• **WHAT TO DO**
The lines to reproduce from the material below are those from the one containing "[cells in the" through the one containing "edit 1 (config.mk", both included; write them out exactly and add nothing.

• **TASK INPUT**
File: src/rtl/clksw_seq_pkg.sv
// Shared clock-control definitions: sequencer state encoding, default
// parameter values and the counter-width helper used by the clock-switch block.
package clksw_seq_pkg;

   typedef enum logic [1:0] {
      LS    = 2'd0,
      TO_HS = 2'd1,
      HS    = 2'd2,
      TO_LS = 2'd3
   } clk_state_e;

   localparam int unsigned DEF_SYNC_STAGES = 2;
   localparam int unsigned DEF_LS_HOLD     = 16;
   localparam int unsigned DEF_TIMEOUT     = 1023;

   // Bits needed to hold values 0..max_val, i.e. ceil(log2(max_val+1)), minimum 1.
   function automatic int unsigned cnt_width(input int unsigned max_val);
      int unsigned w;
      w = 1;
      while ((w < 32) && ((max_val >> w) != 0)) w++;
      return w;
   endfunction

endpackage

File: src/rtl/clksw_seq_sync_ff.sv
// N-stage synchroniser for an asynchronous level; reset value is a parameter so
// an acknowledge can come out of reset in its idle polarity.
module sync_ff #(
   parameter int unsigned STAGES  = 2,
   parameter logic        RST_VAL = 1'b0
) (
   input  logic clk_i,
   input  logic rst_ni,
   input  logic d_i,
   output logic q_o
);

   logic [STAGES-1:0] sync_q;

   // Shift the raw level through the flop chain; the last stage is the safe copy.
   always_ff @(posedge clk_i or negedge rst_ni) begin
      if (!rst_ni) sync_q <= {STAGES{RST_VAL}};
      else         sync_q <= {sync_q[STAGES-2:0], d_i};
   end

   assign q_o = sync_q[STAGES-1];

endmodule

---

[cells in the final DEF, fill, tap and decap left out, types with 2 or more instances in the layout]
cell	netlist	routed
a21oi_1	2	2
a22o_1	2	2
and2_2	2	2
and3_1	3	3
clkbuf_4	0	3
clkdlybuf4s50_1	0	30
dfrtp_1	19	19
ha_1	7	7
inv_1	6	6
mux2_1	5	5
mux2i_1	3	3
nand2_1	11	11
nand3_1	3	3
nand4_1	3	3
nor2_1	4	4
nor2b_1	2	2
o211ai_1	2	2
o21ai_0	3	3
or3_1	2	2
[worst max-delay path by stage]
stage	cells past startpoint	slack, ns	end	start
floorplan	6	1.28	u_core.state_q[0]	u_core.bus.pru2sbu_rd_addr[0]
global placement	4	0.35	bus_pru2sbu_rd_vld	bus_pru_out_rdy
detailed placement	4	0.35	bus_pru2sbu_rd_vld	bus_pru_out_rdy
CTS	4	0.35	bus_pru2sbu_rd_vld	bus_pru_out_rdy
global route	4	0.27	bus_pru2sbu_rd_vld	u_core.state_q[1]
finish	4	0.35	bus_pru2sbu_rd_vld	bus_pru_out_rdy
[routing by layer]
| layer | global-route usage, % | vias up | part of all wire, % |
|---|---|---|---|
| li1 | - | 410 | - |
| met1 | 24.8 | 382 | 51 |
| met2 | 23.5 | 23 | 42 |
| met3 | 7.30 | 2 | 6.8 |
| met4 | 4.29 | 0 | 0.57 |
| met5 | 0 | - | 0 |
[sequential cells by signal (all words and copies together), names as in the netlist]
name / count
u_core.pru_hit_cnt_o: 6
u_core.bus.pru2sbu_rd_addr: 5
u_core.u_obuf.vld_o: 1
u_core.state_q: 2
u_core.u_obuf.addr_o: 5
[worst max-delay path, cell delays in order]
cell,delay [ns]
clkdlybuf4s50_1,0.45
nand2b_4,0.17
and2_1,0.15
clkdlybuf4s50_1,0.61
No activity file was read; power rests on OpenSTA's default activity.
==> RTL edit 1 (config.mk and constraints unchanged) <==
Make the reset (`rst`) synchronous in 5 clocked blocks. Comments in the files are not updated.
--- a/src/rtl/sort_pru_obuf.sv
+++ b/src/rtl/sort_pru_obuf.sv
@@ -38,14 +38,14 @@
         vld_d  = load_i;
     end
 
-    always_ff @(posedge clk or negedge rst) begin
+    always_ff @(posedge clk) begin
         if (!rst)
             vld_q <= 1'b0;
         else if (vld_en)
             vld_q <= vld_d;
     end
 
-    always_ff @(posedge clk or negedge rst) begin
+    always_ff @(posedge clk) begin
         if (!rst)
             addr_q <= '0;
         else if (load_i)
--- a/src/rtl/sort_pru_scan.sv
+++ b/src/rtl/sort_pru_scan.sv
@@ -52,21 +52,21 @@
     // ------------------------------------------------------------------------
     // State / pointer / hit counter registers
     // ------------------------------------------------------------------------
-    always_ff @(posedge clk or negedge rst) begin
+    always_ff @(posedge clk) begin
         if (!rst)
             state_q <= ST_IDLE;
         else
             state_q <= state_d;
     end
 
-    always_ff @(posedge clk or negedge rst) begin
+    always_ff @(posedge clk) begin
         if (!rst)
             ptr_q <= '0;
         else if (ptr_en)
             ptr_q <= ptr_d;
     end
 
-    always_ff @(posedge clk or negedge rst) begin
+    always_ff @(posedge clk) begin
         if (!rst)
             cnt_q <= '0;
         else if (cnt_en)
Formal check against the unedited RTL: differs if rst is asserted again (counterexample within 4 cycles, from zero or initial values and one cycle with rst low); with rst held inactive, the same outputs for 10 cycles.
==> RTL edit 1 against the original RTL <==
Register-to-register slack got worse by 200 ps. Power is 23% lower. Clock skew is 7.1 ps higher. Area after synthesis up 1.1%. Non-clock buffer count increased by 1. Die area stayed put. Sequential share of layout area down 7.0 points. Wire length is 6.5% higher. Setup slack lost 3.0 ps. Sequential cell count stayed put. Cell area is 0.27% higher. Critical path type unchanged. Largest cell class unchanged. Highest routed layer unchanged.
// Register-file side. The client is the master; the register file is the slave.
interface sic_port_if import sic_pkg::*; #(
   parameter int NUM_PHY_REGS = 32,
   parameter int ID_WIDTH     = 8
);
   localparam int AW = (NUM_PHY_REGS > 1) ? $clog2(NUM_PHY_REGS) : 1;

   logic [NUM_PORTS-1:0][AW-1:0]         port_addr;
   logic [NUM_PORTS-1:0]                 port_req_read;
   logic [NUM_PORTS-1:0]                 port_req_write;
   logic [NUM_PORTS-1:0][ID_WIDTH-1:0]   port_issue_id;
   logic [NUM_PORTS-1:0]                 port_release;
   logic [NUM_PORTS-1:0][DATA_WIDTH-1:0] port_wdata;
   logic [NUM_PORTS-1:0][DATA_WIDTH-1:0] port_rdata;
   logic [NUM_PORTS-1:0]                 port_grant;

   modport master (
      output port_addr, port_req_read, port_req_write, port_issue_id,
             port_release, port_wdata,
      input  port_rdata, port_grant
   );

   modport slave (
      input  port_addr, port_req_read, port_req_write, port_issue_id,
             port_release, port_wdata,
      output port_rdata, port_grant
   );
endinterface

• **RESULT**
[cells in the final DEF, fill, tap and decap left out, types with 2 or more instances in the layout]
cell	netlist	routed
a21oi_1	2	2
a22o_1	2	2
and2_2	2	2
and3_1	3	3
clkbuf_4	0	3
clkdlybuf4s50_1	0	30
dfrtp_1	19	19
ha_1	7	7
inv_1	6	6
mux2_1	5	5
mux2i_1	3	3
nand2_1	11	11
nand3_1	3	3
nand4_1	3	3
nor2_1	4	4
nor2b_1	2	2
o211ai_1	2	2
o21ai_0	3	3
or3_1	2	2
[worst max-delay path by stage]
stage	cells past startpoint	slack, ns	end	start
floorplan	6	1.28	u_core.state_q[0]	u_core.bus.pru2sbu_rd_addr[0]
global placement	4	0.35	bus_pru2sbu_rd_vld	bus_pru_out_rdy
detailed placement	4	0.35	bus_pru2sbu_rd_vld	bus_pru_out_rdy
CTS	4	0.35	bus_pru2sbu_rd_vld	bus_pru_out_rdy
global route	4	0.27	bus_pru2sbu_rd_vld	u_core.state_q[1]
finish	4	0.35	bus_pru2sbu_rd_vld	bus_pru_out_rdy
[routing by layer]
| layer | global-route usage, % | vias up | part of all wire, % |
|---|---|---|---|
| li1 | - | 410 | - |
| met1 | 24.8 | 382 | 51 |
| met2 | 23.5 | 23 | 42 |
| met3 | 7.30 | 2 | 6.8 |
| met4 | 4.29 | 0 | 0.57 |
| met5 | 0 | - | 0 |
[sequential cells by signal (all words and copies together), names as in the netlist]
name / count
u_core.pru_hit_cnt_o: 6
u_core.bus.pru2sbu_rd_addr: 5
u_core.u_obuf.vld_o: 1
u_core.state_q: 2
u_core.u_obuf.addr_o: 5
[worst max-delay path, cell delays in order]
cell,delay [ns]
clkdlybuf4s50_1,0.45
nand2b_4,0.17
and2_1,0.15
clkdlybuf4s50_1,0.61
No activity file was read; power rests on OpenSTA's default activity.
==> RTL edit 1 (config.mk and constraints unchanged) <==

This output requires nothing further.